● TASK REQUIREMENTS
Of the material below, only the lines from the line containing "[run 2: repair_timing]" down to the line containing "resized for setup,7,15" belong in the answer, written out exactly.

● THE RECORDS
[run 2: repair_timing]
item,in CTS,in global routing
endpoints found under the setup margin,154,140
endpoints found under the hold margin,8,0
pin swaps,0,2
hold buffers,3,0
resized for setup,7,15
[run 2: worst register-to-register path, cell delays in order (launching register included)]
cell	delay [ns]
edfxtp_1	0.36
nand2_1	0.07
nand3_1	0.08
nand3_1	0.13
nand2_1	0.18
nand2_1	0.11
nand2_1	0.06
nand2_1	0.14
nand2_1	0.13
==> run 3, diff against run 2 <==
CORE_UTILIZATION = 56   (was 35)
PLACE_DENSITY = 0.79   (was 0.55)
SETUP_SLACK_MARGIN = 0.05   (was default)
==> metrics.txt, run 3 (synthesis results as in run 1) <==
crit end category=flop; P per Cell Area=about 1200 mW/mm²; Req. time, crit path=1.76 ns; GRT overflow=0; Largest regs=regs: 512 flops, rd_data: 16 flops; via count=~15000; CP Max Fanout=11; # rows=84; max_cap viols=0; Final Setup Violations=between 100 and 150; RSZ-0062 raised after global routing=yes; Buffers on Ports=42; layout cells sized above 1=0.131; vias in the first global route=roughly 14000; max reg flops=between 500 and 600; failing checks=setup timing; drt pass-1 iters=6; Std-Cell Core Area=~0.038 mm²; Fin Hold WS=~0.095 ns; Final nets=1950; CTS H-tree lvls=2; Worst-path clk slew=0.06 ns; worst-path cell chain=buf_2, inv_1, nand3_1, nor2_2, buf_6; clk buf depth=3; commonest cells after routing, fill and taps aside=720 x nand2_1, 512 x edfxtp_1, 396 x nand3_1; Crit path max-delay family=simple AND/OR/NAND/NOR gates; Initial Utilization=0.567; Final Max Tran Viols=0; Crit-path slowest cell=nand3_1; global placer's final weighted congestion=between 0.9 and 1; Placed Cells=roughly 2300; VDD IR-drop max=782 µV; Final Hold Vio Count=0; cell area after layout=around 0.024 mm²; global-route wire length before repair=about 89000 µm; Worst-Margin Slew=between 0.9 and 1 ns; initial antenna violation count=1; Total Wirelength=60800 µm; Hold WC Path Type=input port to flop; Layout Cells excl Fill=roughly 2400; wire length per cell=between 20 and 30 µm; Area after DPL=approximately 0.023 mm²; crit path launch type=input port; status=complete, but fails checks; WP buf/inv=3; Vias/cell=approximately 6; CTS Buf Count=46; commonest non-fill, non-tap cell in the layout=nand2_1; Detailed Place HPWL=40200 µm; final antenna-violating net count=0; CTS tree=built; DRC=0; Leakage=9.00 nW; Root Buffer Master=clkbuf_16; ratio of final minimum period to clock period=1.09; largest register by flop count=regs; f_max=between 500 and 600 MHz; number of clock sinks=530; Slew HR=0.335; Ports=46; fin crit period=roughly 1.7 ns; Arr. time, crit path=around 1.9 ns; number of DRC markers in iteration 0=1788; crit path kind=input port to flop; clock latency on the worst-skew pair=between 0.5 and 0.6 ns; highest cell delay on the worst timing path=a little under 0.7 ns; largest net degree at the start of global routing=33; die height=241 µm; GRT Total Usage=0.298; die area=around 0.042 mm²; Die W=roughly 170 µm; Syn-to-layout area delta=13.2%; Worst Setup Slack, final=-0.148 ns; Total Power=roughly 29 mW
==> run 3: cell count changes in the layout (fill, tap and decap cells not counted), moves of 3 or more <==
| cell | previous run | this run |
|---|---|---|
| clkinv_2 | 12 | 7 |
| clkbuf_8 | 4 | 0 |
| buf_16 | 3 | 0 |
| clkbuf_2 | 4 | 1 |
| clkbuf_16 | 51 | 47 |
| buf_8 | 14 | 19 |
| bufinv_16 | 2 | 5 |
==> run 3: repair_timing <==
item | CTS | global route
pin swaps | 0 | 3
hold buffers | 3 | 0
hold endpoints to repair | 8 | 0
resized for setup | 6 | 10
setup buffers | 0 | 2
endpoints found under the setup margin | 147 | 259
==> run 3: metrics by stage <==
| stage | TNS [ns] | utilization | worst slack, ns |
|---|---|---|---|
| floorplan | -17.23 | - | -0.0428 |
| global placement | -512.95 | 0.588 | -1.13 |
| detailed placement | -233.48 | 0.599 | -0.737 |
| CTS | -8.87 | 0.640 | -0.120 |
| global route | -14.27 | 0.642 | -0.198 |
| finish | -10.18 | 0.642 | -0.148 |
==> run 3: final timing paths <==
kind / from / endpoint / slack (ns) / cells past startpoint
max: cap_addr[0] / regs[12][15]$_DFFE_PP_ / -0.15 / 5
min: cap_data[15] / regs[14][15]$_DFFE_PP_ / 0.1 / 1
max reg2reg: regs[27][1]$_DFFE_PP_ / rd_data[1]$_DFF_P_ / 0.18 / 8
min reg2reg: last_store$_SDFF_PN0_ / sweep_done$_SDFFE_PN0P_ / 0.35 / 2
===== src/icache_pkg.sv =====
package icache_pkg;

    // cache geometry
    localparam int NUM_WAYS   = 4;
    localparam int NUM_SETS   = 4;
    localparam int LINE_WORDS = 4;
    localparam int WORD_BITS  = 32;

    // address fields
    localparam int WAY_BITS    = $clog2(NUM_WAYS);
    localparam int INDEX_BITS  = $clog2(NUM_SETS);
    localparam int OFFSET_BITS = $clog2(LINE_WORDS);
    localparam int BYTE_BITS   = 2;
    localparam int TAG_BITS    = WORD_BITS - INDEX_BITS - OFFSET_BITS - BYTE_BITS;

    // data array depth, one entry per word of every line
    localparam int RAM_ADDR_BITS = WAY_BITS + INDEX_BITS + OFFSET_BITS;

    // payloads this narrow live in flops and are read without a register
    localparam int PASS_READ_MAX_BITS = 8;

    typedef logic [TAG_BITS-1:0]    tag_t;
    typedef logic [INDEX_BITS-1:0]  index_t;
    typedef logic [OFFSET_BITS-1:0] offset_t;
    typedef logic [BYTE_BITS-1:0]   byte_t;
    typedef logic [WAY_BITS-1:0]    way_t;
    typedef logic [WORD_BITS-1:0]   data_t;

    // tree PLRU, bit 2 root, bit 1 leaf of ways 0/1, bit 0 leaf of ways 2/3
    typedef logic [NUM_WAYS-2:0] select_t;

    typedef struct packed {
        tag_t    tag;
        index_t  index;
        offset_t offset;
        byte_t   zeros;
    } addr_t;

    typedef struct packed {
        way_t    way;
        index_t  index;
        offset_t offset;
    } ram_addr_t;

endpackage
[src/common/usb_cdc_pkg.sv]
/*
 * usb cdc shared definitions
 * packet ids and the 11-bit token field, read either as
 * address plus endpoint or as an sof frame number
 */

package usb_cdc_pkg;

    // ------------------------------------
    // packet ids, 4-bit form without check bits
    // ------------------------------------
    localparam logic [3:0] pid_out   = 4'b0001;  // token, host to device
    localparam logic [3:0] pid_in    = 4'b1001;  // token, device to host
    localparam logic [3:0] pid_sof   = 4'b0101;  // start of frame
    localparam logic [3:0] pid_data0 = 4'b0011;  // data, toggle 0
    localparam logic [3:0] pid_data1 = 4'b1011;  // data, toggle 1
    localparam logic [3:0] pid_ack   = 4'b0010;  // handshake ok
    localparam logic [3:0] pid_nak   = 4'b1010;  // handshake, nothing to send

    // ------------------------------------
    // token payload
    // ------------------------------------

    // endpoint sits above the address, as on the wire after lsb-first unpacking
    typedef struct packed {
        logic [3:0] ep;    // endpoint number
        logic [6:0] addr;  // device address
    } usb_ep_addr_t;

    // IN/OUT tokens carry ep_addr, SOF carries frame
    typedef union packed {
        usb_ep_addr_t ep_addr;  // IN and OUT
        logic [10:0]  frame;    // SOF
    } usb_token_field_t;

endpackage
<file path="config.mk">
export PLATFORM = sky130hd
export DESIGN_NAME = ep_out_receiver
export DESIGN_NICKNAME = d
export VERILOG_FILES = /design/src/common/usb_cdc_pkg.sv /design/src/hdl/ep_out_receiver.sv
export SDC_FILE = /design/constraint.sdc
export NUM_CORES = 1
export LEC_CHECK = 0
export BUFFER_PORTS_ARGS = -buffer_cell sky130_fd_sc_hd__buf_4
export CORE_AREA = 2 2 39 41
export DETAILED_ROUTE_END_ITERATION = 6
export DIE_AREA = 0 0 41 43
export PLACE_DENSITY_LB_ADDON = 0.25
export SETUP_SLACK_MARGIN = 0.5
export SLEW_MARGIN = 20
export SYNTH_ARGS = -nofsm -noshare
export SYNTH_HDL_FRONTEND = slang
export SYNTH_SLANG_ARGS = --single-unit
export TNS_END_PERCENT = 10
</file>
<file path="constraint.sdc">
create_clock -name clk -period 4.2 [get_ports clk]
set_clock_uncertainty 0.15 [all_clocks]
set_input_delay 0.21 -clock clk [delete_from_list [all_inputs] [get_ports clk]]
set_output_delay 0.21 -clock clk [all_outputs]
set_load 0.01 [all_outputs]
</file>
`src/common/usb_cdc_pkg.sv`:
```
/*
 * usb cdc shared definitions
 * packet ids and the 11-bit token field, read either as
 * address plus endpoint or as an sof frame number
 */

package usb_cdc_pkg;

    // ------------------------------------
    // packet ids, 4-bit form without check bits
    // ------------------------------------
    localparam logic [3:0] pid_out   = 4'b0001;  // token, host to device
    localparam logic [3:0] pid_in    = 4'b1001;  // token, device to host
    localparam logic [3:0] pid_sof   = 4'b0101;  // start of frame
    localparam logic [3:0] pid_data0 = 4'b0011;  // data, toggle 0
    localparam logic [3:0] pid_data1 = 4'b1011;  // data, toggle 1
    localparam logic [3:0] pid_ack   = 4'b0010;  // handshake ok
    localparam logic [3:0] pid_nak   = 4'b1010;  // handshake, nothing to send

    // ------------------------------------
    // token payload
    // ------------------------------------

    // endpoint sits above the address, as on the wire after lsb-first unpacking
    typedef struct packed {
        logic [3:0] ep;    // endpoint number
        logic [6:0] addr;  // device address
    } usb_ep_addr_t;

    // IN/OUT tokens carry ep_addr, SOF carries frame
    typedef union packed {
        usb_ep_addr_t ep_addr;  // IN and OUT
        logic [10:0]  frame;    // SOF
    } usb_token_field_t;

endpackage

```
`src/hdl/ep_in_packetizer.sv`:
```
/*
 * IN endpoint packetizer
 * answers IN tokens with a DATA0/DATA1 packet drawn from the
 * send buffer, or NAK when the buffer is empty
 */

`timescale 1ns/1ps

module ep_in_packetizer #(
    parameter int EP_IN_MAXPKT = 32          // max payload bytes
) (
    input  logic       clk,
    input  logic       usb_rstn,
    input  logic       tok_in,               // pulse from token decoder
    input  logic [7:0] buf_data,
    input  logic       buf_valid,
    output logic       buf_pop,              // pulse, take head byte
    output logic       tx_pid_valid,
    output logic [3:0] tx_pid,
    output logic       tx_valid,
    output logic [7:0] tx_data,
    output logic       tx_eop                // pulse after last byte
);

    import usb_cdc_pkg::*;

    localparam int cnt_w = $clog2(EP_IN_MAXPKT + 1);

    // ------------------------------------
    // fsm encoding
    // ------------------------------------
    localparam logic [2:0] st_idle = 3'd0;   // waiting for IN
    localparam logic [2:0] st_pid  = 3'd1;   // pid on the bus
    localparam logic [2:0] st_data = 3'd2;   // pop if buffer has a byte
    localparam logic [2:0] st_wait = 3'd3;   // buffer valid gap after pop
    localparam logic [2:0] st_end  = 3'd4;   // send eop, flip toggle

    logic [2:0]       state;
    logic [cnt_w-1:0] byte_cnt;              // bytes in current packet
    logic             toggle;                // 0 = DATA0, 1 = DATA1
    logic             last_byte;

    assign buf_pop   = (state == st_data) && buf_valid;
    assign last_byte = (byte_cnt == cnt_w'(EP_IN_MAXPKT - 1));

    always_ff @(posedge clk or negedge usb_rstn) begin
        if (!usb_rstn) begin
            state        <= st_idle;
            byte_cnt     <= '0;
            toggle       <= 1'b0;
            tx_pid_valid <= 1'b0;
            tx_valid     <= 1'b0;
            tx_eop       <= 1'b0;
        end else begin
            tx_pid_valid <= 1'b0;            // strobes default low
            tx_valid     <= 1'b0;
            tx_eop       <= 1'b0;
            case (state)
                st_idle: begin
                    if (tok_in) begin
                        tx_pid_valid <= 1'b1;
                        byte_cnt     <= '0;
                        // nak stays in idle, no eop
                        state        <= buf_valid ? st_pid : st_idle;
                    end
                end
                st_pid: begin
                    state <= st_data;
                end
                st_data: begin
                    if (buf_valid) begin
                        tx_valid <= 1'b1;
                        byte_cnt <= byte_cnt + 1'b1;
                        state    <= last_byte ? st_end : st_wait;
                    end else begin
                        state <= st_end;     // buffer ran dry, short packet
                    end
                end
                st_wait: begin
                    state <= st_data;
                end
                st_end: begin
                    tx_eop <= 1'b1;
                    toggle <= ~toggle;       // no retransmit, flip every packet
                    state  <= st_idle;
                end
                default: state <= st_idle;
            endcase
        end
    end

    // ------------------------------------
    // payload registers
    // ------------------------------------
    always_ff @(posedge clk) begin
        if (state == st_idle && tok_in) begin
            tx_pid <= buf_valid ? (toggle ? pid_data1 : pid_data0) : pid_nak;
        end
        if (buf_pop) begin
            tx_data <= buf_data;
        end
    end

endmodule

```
* * *
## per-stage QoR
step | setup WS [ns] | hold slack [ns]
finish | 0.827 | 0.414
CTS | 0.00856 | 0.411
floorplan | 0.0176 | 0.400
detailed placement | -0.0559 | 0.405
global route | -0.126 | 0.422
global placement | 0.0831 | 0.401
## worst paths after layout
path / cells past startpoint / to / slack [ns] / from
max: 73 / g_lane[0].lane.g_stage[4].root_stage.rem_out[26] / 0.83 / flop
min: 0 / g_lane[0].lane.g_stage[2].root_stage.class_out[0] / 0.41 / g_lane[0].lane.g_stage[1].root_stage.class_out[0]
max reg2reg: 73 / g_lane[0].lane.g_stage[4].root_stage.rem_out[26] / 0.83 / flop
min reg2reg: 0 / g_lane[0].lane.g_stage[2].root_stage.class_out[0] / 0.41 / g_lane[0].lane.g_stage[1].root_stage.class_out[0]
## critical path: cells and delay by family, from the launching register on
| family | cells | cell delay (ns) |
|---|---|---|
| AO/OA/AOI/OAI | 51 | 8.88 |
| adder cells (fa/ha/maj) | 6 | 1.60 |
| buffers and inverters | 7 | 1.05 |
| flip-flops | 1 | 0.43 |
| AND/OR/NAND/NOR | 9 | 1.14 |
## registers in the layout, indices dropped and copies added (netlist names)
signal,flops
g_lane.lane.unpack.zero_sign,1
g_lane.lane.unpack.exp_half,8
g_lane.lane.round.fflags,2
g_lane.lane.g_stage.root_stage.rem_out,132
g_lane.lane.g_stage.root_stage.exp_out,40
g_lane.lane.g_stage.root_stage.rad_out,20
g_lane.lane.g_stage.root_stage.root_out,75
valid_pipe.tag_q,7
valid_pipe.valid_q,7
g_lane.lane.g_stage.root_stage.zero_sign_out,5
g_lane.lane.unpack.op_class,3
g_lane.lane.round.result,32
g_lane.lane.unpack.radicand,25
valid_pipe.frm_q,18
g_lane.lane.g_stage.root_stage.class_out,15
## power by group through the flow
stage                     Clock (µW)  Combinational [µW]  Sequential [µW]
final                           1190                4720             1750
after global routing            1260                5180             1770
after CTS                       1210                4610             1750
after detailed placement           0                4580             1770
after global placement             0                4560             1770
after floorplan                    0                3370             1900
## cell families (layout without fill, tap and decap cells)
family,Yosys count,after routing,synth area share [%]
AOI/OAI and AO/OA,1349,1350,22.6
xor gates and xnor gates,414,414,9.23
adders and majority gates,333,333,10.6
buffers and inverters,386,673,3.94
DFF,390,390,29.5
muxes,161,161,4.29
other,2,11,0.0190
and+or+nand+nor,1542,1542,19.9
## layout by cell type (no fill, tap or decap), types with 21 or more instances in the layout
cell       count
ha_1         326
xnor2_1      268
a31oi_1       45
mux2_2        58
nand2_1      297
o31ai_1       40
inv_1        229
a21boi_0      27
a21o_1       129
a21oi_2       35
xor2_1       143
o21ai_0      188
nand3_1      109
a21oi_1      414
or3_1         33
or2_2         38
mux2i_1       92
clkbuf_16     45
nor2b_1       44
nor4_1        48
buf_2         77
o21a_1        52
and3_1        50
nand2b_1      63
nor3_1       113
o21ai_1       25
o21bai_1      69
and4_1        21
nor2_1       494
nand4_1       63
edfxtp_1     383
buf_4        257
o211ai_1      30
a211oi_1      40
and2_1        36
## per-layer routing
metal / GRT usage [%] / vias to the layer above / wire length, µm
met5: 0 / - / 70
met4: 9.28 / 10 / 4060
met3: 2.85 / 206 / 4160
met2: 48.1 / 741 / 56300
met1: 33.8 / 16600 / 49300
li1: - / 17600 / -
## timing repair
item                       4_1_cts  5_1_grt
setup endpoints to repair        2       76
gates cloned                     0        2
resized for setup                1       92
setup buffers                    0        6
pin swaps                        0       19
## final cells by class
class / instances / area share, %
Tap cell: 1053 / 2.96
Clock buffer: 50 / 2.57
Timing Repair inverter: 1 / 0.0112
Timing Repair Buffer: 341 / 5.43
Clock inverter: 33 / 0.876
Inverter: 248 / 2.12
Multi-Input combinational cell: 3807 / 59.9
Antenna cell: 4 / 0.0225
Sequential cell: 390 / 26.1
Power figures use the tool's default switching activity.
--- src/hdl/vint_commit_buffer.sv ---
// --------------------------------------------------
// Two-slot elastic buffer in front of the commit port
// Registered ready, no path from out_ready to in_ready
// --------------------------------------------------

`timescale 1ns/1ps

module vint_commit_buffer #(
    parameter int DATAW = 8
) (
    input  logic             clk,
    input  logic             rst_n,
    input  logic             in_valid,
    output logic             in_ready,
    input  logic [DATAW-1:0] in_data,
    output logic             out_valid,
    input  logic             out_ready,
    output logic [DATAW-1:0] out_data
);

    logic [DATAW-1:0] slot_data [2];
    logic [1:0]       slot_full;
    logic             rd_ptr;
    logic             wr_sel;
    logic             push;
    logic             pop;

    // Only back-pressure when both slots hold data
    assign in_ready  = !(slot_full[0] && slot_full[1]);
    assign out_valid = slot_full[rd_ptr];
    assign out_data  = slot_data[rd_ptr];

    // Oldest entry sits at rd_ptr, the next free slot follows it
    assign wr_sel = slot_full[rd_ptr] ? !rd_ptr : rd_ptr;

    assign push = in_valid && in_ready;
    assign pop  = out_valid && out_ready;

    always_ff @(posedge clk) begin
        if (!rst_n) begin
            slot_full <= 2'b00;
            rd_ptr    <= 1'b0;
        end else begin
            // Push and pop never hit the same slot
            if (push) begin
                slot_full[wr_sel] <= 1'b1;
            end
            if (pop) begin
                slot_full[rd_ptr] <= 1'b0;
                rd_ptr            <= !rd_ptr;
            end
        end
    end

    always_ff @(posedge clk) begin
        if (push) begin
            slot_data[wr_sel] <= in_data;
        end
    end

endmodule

● TASK RESULT
[run 2: repair_timing]
item,in CTS,in global routing
endpoints found under the setup margin,154,140
endpoints found under the hold margin,8,0
pin swaps,0,2
hold buffers,3,0
resized for setup,7,15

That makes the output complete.